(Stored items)
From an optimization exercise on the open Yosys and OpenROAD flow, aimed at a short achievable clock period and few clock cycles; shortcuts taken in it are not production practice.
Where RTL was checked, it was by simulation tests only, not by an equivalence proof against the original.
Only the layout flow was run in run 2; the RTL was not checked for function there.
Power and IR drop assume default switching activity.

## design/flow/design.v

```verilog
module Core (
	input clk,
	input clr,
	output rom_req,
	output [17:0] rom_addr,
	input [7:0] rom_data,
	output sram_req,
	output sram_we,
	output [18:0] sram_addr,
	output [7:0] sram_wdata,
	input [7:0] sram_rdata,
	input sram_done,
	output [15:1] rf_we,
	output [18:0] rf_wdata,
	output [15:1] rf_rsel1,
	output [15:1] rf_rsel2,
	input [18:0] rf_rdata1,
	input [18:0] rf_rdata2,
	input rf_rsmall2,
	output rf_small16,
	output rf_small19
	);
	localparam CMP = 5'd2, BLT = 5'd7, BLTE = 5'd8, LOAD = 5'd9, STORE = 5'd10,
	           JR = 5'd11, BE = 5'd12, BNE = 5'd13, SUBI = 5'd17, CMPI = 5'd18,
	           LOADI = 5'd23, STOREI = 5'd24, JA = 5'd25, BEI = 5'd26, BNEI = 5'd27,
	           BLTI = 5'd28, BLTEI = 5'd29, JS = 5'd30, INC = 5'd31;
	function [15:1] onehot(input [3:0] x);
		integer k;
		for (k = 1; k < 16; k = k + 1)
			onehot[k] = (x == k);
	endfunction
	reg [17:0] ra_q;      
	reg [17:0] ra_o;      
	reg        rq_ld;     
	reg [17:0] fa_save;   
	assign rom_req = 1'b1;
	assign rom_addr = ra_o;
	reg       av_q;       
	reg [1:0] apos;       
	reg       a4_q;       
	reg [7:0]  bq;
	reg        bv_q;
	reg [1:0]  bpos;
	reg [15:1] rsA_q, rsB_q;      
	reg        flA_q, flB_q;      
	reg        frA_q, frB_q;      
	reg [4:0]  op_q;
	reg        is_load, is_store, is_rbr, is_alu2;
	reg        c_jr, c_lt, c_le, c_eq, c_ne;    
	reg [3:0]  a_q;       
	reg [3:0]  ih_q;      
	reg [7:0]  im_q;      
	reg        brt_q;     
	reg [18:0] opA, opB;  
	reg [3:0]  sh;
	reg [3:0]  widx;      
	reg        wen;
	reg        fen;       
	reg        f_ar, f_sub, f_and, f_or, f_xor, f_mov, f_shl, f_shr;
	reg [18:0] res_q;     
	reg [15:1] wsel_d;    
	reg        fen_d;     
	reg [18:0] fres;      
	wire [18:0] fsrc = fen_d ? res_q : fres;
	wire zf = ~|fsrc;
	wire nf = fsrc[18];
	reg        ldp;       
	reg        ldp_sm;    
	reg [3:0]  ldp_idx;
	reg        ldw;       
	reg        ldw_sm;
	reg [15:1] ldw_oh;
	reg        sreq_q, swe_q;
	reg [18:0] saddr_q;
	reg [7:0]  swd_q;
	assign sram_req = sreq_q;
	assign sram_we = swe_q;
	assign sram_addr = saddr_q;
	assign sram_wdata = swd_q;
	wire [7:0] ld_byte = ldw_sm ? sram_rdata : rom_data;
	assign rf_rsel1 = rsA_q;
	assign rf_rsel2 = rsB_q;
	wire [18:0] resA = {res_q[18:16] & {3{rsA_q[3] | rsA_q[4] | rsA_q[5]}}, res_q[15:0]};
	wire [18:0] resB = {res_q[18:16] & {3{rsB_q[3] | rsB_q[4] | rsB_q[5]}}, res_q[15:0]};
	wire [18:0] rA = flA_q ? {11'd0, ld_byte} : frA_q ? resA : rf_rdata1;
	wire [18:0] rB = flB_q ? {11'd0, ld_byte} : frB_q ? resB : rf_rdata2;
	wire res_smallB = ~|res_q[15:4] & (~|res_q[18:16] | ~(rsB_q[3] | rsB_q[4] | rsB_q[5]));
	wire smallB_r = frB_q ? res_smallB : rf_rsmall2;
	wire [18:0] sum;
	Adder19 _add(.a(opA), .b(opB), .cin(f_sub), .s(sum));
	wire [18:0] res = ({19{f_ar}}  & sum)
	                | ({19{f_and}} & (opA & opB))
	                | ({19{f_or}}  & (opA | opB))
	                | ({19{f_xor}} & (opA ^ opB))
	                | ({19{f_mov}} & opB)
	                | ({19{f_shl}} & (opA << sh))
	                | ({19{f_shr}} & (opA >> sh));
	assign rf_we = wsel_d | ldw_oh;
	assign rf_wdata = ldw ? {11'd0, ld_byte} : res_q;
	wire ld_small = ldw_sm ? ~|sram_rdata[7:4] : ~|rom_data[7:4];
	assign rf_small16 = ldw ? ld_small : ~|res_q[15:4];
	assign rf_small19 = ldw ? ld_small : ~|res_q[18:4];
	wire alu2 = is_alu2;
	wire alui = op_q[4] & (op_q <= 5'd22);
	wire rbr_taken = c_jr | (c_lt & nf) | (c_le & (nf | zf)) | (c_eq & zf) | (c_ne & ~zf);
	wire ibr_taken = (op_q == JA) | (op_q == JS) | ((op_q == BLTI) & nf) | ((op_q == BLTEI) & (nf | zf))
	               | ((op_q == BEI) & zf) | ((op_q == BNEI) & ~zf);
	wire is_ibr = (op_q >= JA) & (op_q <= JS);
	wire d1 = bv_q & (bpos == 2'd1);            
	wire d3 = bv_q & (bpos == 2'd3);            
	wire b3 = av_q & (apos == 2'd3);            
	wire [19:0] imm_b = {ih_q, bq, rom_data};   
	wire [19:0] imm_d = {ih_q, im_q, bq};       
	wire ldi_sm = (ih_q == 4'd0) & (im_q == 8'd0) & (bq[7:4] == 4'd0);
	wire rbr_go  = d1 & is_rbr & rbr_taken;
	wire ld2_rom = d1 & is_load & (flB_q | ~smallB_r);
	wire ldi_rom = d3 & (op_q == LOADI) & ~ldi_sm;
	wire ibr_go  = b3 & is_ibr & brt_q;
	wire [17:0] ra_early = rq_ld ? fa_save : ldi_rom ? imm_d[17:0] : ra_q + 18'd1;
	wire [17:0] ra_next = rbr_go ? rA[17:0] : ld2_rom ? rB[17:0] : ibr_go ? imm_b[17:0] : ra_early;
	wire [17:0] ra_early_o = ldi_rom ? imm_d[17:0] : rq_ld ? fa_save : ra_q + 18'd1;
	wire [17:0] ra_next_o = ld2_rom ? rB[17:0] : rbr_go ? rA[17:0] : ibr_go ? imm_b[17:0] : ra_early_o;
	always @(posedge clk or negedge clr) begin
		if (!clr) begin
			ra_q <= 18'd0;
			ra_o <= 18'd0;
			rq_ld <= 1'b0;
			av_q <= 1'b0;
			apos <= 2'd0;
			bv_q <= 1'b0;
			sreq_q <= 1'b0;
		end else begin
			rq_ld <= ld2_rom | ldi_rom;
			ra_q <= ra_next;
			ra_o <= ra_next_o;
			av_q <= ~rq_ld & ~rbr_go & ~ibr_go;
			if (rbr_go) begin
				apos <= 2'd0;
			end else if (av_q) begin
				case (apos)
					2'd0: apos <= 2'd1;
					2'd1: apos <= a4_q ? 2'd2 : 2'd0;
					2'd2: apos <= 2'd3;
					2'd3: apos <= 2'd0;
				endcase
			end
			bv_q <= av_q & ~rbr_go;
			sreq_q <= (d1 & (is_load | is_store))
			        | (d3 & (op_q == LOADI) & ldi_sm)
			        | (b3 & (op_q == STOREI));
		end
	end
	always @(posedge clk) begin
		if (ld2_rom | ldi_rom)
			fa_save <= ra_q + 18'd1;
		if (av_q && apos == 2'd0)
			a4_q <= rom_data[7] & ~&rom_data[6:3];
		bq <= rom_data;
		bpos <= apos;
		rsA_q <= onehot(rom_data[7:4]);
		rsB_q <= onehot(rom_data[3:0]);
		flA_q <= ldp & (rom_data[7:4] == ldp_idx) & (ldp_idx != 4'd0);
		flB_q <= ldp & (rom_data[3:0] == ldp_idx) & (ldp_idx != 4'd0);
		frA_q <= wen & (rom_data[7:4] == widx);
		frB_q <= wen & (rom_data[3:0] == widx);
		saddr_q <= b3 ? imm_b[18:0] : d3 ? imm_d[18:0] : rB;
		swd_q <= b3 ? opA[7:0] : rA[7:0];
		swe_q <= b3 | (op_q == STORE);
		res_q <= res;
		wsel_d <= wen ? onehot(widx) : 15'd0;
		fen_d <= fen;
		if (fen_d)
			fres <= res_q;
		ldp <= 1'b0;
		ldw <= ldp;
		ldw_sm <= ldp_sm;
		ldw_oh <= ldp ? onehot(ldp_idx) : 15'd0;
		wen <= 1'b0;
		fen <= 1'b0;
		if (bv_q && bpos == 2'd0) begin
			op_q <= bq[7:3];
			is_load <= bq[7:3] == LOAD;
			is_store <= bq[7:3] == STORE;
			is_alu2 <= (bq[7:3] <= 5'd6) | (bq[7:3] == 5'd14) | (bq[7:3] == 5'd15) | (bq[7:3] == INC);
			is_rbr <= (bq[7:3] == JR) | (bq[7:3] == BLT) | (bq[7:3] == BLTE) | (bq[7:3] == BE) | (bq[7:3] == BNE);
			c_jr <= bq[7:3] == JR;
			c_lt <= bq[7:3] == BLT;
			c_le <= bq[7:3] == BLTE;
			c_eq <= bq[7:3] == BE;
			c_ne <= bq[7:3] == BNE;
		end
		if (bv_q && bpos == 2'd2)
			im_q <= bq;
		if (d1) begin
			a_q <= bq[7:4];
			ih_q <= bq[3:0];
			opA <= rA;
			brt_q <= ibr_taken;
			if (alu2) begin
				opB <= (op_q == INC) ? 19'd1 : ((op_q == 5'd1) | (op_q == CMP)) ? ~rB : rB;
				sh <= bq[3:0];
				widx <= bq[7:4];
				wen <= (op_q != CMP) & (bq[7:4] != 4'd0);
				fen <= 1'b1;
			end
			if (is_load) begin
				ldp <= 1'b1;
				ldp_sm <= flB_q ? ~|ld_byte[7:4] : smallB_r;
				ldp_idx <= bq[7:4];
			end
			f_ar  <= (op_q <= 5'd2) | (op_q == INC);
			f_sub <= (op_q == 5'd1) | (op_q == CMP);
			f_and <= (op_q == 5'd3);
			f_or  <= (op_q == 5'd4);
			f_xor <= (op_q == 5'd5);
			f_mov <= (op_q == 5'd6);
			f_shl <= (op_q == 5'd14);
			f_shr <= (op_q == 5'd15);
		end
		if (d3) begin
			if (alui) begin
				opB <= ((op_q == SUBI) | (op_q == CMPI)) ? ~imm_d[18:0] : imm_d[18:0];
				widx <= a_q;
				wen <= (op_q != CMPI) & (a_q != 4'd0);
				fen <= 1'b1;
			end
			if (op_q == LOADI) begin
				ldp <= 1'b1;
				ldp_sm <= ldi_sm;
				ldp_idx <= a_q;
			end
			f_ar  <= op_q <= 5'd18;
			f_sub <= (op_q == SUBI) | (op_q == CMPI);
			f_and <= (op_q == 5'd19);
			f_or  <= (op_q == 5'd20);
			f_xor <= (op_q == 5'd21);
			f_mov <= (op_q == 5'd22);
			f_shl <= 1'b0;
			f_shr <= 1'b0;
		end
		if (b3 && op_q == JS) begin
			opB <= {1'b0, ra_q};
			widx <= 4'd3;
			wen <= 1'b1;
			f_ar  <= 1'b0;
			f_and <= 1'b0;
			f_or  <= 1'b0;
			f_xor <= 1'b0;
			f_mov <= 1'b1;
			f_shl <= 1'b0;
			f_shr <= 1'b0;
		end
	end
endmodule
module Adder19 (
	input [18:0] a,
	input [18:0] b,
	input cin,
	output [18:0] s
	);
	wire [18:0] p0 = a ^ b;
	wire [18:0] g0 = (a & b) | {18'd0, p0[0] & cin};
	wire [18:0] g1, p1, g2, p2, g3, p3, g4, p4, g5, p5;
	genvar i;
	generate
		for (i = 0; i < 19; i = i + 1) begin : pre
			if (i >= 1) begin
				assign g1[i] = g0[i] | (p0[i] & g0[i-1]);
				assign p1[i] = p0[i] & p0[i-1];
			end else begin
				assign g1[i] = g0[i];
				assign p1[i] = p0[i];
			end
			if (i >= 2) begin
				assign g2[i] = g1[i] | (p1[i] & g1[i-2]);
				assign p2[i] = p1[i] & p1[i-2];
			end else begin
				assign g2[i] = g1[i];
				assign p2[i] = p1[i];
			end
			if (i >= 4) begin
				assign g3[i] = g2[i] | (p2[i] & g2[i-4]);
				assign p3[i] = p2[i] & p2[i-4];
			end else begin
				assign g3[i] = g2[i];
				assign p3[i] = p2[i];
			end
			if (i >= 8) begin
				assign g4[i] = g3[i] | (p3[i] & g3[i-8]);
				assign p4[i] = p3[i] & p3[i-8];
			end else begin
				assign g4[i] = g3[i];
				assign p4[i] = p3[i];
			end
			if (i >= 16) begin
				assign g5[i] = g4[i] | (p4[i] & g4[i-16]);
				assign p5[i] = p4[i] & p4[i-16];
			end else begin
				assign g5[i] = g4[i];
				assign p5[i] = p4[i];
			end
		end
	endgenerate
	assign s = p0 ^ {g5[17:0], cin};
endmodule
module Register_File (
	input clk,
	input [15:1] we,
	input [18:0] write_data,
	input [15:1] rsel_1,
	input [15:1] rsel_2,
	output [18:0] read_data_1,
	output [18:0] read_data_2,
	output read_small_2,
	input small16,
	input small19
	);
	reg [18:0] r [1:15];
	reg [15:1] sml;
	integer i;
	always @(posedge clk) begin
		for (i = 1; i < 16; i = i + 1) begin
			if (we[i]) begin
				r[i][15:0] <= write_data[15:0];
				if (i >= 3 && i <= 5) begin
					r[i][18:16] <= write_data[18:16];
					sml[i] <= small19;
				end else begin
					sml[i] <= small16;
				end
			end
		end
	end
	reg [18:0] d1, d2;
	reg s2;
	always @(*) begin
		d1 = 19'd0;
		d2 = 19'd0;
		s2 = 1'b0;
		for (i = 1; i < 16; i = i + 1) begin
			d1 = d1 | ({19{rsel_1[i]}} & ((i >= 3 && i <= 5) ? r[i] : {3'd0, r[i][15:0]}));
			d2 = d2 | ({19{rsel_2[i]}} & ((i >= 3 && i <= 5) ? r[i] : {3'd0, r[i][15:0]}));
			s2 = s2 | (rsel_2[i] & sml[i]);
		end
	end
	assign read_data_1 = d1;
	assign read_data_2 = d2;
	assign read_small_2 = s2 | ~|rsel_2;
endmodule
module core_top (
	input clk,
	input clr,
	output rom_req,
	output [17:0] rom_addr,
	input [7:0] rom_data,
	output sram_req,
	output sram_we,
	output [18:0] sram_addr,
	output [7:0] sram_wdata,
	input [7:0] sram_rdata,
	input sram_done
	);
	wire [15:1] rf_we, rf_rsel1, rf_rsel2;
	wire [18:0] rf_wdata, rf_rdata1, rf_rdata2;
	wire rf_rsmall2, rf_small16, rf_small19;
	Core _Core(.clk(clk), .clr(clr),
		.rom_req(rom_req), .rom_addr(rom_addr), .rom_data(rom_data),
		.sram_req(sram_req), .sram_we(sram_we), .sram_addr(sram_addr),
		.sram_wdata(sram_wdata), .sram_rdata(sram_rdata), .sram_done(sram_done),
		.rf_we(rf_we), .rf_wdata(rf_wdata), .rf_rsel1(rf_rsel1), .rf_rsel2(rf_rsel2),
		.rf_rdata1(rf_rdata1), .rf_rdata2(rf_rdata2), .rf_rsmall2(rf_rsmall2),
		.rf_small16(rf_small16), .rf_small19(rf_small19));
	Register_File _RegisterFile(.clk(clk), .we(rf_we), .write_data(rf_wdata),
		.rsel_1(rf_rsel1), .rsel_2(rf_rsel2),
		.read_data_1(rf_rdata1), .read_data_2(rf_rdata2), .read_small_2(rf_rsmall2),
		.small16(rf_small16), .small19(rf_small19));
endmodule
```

--

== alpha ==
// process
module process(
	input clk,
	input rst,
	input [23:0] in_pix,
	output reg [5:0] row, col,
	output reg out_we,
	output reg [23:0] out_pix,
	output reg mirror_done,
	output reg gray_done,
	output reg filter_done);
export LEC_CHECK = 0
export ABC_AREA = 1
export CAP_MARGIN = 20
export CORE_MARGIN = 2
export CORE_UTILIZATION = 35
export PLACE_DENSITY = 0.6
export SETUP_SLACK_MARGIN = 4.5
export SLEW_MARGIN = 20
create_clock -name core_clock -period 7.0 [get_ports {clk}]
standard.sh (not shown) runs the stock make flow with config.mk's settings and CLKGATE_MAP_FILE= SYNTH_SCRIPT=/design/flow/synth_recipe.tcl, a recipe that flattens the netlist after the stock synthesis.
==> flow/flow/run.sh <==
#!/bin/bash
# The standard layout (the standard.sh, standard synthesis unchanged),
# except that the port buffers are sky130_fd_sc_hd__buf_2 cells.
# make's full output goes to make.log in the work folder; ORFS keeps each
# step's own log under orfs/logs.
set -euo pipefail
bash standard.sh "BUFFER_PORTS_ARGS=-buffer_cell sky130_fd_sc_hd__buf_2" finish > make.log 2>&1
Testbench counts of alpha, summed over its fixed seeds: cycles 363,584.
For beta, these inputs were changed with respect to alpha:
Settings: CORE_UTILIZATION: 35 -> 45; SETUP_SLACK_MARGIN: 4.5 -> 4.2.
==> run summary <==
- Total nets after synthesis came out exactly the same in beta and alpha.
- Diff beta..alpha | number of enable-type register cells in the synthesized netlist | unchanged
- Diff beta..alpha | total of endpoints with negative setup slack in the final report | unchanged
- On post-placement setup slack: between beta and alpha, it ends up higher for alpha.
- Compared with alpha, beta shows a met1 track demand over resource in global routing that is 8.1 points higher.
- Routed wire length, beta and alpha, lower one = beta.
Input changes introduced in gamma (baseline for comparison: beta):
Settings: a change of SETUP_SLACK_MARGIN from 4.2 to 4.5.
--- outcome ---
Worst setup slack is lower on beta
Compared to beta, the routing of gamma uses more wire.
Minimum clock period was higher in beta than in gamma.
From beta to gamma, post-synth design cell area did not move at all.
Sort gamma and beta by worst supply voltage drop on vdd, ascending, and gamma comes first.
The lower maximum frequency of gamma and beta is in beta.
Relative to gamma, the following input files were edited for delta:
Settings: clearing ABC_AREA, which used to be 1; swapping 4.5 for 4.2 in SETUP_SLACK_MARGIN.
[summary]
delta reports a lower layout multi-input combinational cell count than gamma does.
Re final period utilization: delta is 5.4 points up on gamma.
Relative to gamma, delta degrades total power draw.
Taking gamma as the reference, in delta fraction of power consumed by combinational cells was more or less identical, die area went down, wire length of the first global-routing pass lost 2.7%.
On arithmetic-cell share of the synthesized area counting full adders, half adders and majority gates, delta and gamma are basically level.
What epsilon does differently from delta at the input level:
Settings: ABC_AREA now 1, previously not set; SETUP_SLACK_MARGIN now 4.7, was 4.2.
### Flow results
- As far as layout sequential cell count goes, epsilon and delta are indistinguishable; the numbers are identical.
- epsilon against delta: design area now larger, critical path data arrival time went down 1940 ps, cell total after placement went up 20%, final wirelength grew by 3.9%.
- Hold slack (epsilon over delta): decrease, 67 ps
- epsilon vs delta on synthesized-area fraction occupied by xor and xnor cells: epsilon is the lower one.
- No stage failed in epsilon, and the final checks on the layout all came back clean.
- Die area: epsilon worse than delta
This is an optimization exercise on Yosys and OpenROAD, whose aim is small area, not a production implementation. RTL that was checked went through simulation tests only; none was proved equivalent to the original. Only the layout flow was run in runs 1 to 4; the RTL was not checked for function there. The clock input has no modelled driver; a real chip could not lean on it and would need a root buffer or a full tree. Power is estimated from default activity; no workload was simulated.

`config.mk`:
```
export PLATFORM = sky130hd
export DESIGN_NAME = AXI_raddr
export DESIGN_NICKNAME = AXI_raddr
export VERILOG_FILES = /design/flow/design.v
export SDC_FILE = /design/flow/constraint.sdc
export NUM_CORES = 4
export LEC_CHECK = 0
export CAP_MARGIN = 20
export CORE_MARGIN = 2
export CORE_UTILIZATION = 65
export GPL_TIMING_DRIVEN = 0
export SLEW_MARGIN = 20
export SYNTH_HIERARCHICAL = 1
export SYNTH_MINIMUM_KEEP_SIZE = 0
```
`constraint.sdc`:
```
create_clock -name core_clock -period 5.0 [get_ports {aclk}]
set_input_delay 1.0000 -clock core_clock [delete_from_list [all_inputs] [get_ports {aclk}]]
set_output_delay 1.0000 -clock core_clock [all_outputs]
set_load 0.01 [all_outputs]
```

---

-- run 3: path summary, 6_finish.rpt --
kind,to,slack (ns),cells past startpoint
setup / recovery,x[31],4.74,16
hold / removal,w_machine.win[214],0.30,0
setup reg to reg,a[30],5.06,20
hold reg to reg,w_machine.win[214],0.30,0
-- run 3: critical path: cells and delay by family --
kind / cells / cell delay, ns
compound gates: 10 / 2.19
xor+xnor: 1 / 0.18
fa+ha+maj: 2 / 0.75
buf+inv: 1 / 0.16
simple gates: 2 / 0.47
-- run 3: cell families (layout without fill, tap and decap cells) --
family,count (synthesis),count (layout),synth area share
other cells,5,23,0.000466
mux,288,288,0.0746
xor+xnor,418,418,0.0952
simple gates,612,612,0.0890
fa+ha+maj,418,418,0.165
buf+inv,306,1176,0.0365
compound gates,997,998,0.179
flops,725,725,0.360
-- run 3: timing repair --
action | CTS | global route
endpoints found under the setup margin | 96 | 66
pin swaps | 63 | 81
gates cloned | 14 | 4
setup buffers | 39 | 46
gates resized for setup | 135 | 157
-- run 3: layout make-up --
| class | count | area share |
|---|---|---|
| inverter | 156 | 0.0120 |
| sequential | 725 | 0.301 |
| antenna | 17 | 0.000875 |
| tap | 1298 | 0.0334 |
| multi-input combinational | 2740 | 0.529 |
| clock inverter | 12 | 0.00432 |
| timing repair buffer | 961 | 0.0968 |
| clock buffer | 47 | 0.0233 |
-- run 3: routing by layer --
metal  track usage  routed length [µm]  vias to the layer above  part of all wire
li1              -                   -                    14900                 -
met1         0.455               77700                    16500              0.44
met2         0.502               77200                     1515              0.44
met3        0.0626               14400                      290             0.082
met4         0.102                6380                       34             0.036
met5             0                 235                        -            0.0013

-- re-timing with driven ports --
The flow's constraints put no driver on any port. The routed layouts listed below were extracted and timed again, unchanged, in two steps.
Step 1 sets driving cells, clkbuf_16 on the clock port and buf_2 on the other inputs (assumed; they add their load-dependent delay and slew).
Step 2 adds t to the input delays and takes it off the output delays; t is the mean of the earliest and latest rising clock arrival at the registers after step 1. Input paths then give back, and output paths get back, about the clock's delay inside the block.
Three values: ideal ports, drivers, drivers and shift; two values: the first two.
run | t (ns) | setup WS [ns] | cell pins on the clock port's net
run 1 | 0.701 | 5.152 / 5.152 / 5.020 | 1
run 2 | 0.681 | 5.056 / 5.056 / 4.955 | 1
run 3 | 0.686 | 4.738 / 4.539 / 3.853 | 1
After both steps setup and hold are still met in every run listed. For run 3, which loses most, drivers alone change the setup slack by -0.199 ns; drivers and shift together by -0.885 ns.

* **How to complete this task**: Exactly the lines above from the one with "set -euo pipefail" to the one with "Relative to gamma, the", both included, are to be quoted; leave the rest out.

* **Task solution**:
set -euo pipefail
bash standard.sh "BUFFER_PORTS_ARGS=-buffer_cell sky130_fd_sc_hd__buf_2" finish > make.log 2>&1
Testbench counts of alpha, summed over its fixed seeds: cycles 363,584.
For beta, these inputs were changed with respect to alpha:
Settings: CORE_UTILIZATION: 35 -> 45; SETUP_SLACK_MARGIN: 4.5 -> 4.2.
==> run summary <==
- Total nets after synthesis came out exactly the same in beta and alpha.
- Diff beta..alpha | number of enable-type register cells in the synthesized netlist | unchanged
- Diff beta..alpha | total of endpoints with negative setup slack in the final report | unchanged
- On post-placement setup slack: between beta and alpha, it ends up higher for alpha.
- Compared with alpha, beta shows a met1 track demand over resource in global routing that is 8.1 points higher.
- Routed wire length, beta and alpha, lower one = beta.
Input changes introduced in gamma (baseline for comparison: beta):
Settings: a change of SETUP_SLACK_MARGIN from 4.2 to 4.5.
--- outcome ---
Worst setup slack is lower on beta
Compared to beta, the routing of gamma uses more wire.
Minimum clock period was higher in beta than in gamma.
From beta to gamma, post-synth design cell area did not move at all.
Sort gamma and beta by worst supply voltage drop on vdd, ascending, and gamma comes first.
The lower maximum frequency of gamma and beta is in beta.
Relative to gamma, the following input files were edited for delta:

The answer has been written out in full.